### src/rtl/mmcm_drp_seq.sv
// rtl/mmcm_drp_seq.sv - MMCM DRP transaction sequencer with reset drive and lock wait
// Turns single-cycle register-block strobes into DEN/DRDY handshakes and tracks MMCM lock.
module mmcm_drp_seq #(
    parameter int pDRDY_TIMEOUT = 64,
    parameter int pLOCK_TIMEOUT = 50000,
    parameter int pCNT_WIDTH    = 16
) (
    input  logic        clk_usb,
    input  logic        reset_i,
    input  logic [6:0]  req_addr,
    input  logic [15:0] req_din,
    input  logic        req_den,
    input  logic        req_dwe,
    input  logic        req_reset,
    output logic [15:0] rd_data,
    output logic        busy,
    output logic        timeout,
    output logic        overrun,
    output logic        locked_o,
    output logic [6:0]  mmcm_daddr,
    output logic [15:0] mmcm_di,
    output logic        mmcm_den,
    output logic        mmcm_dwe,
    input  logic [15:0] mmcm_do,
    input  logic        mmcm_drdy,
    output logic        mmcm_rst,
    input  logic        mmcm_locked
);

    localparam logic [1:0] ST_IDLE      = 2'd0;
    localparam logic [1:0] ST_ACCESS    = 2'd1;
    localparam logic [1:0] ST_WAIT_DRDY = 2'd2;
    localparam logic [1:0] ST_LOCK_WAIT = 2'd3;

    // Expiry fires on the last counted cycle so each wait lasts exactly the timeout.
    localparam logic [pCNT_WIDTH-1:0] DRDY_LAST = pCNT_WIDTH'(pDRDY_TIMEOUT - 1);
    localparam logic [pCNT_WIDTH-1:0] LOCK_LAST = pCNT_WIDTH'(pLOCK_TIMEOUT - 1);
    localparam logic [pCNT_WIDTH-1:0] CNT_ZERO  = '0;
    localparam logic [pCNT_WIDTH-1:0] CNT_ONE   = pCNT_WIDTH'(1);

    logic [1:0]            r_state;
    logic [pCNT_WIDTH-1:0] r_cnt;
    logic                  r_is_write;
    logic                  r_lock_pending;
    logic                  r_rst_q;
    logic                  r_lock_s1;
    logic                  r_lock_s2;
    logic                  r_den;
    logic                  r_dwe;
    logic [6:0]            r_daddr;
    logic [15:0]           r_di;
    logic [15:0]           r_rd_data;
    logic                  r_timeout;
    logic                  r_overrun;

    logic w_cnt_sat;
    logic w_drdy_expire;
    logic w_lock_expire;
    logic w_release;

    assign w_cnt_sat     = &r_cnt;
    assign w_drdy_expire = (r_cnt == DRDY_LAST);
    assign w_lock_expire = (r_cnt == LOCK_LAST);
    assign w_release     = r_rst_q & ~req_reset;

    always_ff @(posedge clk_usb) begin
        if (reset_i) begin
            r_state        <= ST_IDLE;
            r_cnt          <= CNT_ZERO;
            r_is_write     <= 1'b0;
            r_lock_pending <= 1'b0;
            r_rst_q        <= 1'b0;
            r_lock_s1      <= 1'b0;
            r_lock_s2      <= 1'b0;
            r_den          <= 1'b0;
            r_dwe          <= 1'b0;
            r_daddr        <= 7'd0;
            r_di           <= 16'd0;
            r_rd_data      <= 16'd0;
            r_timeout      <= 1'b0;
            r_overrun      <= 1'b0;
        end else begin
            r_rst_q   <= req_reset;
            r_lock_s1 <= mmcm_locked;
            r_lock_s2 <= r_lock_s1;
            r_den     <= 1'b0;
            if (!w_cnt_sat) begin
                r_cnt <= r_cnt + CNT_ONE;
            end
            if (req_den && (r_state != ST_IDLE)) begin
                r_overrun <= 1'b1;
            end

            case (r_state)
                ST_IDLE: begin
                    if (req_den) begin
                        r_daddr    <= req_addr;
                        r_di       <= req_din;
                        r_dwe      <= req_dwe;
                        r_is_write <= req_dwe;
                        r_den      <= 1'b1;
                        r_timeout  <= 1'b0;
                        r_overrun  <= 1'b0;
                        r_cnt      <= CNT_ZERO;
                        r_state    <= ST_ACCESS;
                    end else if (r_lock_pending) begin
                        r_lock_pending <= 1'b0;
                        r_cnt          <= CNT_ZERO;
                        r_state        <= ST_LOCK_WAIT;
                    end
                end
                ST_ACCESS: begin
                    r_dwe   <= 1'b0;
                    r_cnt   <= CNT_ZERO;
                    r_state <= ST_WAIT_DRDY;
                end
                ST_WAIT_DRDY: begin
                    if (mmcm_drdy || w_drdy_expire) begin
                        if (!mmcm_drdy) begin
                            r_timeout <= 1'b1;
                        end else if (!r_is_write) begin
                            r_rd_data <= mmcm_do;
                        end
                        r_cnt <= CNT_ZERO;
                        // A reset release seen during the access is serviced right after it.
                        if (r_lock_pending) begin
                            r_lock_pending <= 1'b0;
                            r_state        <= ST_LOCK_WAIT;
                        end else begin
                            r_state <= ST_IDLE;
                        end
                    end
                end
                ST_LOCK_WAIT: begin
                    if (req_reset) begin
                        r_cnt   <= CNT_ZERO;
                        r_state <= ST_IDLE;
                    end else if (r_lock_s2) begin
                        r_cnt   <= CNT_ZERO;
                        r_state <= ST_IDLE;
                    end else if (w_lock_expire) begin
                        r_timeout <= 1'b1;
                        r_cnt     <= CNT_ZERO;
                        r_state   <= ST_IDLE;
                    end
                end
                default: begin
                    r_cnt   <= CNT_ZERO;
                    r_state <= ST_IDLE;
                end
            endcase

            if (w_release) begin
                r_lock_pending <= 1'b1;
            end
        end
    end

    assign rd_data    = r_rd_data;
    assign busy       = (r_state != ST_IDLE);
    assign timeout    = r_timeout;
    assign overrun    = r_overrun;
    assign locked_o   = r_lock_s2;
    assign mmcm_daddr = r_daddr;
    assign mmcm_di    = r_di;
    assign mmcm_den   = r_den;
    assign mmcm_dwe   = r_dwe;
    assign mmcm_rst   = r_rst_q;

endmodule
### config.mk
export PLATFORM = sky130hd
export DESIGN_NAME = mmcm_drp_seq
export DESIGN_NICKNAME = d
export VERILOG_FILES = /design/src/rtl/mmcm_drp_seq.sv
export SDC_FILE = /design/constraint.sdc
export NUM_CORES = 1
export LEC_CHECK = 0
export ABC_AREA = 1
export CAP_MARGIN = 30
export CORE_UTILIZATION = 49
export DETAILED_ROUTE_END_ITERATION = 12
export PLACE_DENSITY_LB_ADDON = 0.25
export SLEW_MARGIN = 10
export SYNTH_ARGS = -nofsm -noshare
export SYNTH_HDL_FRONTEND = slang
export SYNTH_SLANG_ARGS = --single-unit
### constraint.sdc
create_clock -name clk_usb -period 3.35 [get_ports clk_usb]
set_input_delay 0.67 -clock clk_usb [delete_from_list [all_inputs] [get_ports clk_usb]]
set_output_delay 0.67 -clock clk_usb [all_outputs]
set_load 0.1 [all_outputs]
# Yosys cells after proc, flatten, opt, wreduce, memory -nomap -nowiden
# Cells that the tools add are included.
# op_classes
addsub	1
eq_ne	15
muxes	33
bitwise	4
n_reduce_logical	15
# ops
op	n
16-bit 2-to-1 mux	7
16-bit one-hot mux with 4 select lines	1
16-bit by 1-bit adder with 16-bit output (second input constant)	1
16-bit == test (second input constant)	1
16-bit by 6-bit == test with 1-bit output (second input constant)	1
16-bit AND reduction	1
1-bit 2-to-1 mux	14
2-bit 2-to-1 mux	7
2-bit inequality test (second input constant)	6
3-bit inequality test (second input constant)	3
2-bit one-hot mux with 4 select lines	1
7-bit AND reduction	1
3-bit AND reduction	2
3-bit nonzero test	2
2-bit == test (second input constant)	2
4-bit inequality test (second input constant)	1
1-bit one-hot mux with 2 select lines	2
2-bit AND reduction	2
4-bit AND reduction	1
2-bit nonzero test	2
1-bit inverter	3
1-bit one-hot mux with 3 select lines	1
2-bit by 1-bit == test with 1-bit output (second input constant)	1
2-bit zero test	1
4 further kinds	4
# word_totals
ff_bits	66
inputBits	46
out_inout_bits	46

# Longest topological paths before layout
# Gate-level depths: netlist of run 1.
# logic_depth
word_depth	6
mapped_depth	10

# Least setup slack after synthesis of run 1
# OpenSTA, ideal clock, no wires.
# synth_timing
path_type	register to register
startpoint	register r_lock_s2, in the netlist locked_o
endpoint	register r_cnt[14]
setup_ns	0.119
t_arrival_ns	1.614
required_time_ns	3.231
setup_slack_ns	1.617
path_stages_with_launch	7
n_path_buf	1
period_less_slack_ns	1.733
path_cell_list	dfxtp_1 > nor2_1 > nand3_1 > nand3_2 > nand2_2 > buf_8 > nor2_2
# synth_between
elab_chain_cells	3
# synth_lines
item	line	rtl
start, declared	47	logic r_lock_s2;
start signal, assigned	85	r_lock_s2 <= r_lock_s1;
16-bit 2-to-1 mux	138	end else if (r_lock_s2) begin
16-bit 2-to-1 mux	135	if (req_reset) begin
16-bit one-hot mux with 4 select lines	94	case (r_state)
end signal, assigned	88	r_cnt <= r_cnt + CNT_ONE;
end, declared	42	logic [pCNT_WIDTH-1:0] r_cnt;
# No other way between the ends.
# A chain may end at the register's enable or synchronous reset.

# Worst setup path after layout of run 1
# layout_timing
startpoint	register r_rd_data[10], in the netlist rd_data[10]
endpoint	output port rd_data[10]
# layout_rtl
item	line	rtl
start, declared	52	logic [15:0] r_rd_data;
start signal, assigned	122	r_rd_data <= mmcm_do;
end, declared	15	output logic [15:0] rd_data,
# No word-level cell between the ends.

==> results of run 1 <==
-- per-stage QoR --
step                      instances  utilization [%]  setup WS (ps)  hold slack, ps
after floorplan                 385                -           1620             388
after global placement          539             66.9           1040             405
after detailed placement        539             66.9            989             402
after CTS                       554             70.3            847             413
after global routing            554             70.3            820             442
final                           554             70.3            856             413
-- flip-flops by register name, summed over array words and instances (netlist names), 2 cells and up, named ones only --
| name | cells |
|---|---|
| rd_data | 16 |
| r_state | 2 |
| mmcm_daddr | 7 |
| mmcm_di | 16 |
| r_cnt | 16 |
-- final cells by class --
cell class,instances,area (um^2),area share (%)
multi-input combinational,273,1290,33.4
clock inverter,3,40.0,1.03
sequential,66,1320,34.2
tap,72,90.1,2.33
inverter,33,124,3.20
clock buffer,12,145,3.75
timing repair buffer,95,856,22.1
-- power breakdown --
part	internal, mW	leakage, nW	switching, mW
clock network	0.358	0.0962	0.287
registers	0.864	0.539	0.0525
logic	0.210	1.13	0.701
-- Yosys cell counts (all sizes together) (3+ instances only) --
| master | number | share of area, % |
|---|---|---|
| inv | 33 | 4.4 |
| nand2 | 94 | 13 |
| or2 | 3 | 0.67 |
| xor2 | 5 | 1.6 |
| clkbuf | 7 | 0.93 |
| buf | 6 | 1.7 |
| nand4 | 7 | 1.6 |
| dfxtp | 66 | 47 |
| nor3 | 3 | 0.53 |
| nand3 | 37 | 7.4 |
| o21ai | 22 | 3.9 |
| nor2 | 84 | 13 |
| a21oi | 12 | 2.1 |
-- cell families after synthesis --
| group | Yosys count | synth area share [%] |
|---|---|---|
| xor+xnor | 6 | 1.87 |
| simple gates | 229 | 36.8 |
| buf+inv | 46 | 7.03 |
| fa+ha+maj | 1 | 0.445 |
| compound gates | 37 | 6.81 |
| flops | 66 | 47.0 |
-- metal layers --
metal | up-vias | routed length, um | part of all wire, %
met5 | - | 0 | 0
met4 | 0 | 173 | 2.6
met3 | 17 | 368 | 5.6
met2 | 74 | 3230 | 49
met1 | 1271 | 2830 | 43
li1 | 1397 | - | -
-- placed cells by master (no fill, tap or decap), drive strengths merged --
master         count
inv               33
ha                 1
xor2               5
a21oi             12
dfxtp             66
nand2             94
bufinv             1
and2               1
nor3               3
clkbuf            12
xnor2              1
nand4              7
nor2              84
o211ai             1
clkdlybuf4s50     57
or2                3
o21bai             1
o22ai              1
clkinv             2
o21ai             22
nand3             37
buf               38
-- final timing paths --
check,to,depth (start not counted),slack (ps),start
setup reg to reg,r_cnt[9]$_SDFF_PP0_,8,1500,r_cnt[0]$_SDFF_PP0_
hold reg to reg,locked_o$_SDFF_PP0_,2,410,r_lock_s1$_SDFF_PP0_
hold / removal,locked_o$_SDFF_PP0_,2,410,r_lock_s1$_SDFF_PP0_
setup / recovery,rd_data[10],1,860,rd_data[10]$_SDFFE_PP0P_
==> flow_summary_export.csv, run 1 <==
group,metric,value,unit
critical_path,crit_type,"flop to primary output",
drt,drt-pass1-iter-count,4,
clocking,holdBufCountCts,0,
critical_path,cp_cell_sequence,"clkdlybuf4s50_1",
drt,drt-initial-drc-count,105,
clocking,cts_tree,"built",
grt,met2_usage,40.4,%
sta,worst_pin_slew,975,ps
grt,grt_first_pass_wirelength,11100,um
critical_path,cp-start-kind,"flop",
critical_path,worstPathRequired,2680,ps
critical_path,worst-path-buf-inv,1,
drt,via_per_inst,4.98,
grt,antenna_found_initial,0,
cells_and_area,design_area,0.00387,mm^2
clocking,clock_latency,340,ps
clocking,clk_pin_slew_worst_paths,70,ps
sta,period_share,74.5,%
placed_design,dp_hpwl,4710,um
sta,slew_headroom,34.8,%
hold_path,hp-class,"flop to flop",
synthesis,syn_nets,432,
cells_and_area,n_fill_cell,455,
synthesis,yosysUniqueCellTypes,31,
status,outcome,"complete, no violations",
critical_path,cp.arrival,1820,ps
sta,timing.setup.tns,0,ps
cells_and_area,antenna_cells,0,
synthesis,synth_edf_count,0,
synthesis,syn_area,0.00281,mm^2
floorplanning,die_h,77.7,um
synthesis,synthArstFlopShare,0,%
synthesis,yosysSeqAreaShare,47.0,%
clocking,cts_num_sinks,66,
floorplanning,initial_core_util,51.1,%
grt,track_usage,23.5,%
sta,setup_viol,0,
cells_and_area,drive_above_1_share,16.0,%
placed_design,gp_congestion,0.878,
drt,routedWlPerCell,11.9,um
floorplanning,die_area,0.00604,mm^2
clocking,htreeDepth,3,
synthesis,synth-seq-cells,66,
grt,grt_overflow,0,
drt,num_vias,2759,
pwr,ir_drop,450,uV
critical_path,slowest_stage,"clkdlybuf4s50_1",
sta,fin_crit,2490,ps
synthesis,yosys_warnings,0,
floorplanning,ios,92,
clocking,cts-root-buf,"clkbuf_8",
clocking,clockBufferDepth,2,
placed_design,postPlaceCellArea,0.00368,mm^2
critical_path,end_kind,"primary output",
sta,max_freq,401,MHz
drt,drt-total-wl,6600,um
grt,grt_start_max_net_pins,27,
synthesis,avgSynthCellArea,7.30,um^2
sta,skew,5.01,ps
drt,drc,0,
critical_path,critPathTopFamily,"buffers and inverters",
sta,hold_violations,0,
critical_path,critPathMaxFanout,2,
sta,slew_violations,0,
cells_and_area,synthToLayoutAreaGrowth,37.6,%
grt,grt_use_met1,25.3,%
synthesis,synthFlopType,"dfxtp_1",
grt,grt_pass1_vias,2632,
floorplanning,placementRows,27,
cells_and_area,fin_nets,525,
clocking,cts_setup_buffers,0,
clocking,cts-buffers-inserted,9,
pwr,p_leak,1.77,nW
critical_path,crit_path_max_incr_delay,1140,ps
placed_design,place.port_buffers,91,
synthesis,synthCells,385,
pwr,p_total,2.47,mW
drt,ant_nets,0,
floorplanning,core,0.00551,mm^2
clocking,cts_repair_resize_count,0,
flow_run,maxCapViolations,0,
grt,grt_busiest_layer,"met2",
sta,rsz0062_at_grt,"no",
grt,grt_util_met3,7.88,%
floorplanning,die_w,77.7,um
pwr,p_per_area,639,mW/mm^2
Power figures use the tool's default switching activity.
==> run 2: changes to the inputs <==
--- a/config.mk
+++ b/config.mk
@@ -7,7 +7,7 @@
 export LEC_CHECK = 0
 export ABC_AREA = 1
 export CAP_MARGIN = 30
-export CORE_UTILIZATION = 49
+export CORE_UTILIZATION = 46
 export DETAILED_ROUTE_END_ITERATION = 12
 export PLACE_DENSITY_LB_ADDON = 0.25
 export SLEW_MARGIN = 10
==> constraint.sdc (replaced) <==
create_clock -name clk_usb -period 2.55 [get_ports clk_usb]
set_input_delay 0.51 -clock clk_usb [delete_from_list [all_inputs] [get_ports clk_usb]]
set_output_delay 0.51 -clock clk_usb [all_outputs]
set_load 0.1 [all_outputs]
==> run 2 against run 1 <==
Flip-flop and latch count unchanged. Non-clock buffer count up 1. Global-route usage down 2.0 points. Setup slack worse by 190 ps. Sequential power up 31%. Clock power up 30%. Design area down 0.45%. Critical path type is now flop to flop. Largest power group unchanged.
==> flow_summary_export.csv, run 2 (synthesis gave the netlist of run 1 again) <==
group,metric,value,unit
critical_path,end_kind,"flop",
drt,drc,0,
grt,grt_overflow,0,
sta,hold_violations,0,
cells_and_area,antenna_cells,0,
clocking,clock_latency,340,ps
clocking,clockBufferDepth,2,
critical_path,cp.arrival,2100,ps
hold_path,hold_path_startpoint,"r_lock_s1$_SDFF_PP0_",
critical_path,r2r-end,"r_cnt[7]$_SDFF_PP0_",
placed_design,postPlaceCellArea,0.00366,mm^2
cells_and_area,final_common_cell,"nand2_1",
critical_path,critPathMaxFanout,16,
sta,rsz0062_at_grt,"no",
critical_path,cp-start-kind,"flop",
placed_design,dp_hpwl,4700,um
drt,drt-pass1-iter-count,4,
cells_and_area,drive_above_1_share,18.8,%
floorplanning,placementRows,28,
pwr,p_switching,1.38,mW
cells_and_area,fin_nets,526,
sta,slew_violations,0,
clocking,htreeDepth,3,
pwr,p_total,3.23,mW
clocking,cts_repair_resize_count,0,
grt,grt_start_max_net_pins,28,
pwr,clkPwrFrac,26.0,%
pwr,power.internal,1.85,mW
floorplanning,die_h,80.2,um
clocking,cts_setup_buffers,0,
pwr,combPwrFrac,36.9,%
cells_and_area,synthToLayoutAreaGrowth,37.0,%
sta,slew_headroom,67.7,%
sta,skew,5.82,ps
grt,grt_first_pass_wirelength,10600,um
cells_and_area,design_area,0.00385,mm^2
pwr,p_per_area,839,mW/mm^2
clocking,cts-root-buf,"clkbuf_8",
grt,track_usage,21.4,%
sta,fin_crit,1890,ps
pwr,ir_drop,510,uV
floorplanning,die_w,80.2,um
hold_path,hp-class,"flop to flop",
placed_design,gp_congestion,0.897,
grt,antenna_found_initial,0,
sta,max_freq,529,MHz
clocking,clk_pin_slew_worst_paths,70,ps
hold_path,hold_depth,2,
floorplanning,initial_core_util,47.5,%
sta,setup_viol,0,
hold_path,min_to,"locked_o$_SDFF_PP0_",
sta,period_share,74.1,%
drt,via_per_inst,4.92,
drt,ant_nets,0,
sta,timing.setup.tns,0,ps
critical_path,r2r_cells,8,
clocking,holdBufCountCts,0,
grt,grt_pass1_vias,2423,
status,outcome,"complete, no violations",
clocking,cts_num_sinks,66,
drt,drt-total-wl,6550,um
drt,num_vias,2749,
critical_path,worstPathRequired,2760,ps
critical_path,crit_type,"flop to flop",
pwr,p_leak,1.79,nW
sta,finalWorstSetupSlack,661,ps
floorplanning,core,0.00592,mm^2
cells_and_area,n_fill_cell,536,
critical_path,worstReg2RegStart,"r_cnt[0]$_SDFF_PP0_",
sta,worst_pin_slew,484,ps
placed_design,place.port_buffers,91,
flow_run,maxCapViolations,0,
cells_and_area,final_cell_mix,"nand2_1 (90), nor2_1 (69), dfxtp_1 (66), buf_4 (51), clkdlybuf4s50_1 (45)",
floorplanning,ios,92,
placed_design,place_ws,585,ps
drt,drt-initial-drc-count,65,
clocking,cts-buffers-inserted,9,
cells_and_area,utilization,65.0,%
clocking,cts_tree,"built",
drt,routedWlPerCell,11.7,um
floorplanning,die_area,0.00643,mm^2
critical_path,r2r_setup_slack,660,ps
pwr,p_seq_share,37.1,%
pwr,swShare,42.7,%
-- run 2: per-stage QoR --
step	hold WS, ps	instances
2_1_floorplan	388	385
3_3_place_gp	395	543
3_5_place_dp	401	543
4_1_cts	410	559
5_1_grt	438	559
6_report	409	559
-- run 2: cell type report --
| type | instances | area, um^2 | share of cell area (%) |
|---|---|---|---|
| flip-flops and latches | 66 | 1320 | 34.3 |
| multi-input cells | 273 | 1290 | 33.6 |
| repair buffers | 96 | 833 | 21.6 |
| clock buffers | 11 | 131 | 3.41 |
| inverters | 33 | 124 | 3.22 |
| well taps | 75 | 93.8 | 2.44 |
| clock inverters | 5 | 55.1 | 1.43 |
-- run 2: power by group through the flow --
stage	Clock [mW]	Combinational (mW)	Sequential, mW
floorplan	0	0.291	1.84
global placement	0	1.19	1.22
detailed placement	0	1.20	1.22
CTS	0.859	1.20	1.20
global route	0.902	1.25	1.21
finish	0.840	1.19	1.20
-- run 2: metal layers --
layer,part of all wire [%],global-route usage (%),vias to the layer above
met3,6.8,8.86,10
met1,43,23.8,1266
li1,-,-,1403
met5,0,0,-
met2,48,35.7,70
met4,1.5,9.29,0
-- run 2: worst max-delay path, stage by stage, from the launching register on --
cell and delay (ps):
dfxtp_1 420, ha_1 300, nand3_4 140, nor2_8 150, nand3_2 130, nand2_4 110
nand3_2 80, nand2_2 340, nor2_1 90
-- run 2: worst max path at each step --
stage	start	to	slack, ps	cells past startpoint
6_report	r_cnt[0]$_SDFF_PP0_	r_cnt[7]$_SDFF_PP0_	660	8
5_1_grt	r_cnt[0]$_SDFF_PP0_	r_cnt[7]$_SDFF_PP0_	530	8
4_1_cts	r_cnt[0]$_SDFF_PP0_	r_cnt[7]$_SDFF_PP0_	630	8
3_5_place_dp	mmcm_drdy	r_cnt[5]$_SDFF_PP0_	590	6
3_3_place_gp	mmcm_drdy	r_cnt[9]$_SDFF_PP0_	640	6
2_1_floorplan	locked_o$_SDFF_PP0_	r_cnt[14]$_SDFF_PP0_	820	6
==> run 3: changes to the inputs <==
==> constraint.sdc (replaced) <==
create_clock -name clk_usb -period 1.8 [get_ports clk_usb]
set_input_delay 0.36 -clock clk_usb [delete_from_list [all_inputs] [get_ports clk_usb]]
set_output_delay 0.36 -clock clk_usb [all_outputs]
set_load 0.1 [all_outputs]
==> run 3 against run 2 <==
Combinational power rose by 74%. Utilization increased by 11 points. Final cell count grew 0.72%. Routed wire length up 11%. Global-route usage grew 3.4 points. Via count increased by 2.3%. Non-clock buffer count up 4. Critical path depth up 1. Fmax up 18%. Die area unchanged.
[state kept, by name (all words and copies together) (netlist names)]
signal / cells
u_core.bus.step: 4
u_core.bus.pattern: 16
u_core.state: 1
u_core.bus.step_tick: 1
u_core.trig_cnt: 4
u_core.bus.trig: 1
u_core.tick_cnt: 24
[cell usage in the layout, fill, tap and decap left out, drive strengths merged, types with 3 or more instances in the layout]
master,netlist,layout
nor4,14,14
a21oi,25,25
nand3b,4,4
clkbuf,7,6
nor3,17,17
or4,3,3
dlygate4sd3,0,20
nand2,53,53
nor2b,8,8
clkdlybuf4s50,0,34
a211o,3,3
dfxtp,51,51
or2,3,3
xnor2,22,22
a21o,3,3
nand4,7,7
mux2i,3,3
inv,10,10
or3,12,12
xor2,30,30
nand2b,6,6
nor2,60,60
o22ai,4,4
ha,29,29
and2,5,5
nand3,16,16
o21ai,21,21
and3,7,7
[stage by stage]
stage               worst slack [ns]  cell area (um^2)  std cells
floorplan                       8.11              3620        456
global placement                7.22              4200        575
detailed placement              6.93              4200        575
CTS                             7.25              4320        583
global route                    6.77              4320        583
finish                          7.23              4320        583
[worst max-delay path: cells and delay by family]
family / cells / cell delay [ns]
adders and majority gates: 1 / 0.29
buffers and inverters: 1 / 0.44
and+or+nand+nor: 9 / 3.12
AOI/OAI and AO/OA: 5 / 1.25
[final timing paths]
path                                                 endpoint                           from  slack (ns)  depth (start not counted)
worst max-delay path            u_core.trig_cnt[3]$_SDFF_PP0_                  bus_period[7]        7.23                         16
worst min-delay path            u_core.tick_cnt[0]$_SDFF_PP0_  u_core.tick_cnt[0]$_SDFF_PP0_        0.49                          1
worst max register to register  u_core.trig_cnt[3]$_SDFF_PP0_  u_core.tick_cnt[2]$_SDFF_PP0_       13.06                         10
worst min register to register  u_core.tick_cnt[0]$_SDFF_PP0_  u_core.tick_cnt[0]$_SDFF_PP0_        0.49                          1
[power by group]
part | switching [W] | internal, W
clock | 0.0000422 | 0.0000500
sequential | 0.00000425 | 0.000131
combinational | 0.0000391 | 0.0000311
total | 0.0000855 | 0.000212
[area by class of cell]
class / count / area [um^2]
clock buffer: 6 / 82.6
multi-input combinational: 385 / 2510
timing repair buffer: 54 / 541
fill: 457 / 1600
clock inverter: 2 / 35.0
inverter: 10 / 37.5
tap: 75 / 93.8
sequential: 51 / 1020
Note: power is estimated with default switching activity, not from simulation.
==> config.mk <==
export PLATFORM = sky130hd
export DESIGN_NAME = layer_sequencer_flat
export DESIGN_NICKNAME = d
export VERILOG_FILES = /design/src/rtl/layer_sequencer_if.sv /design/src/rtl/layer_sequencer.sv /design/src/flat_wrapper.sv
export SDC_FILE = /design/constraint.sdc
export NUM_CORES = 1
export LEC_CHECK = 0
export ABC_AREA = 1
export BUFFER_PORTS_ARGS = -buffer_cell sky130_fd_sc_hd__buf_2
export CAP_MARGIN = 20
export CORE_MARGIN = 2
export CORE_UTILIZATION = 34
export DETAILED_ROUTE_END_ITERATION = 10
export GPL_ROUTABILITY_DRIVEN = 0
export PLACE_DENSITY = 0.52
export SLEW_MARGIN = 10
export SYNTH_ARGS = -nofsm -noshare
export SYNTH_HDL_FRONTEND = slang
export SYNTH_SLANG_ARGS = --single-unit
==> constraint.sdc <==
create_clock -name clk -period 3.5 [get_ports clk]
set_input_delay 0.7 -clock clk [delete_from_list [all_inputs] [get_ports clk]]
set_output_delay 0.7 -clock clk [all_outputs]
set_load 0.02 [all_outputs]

→ Work instructions:
Lines holding the string "finish": find them in the listing above and copy each one.

→ Solution to the exercise:
finish	0.840	1.19	1.20
finish                          7.23              4320        583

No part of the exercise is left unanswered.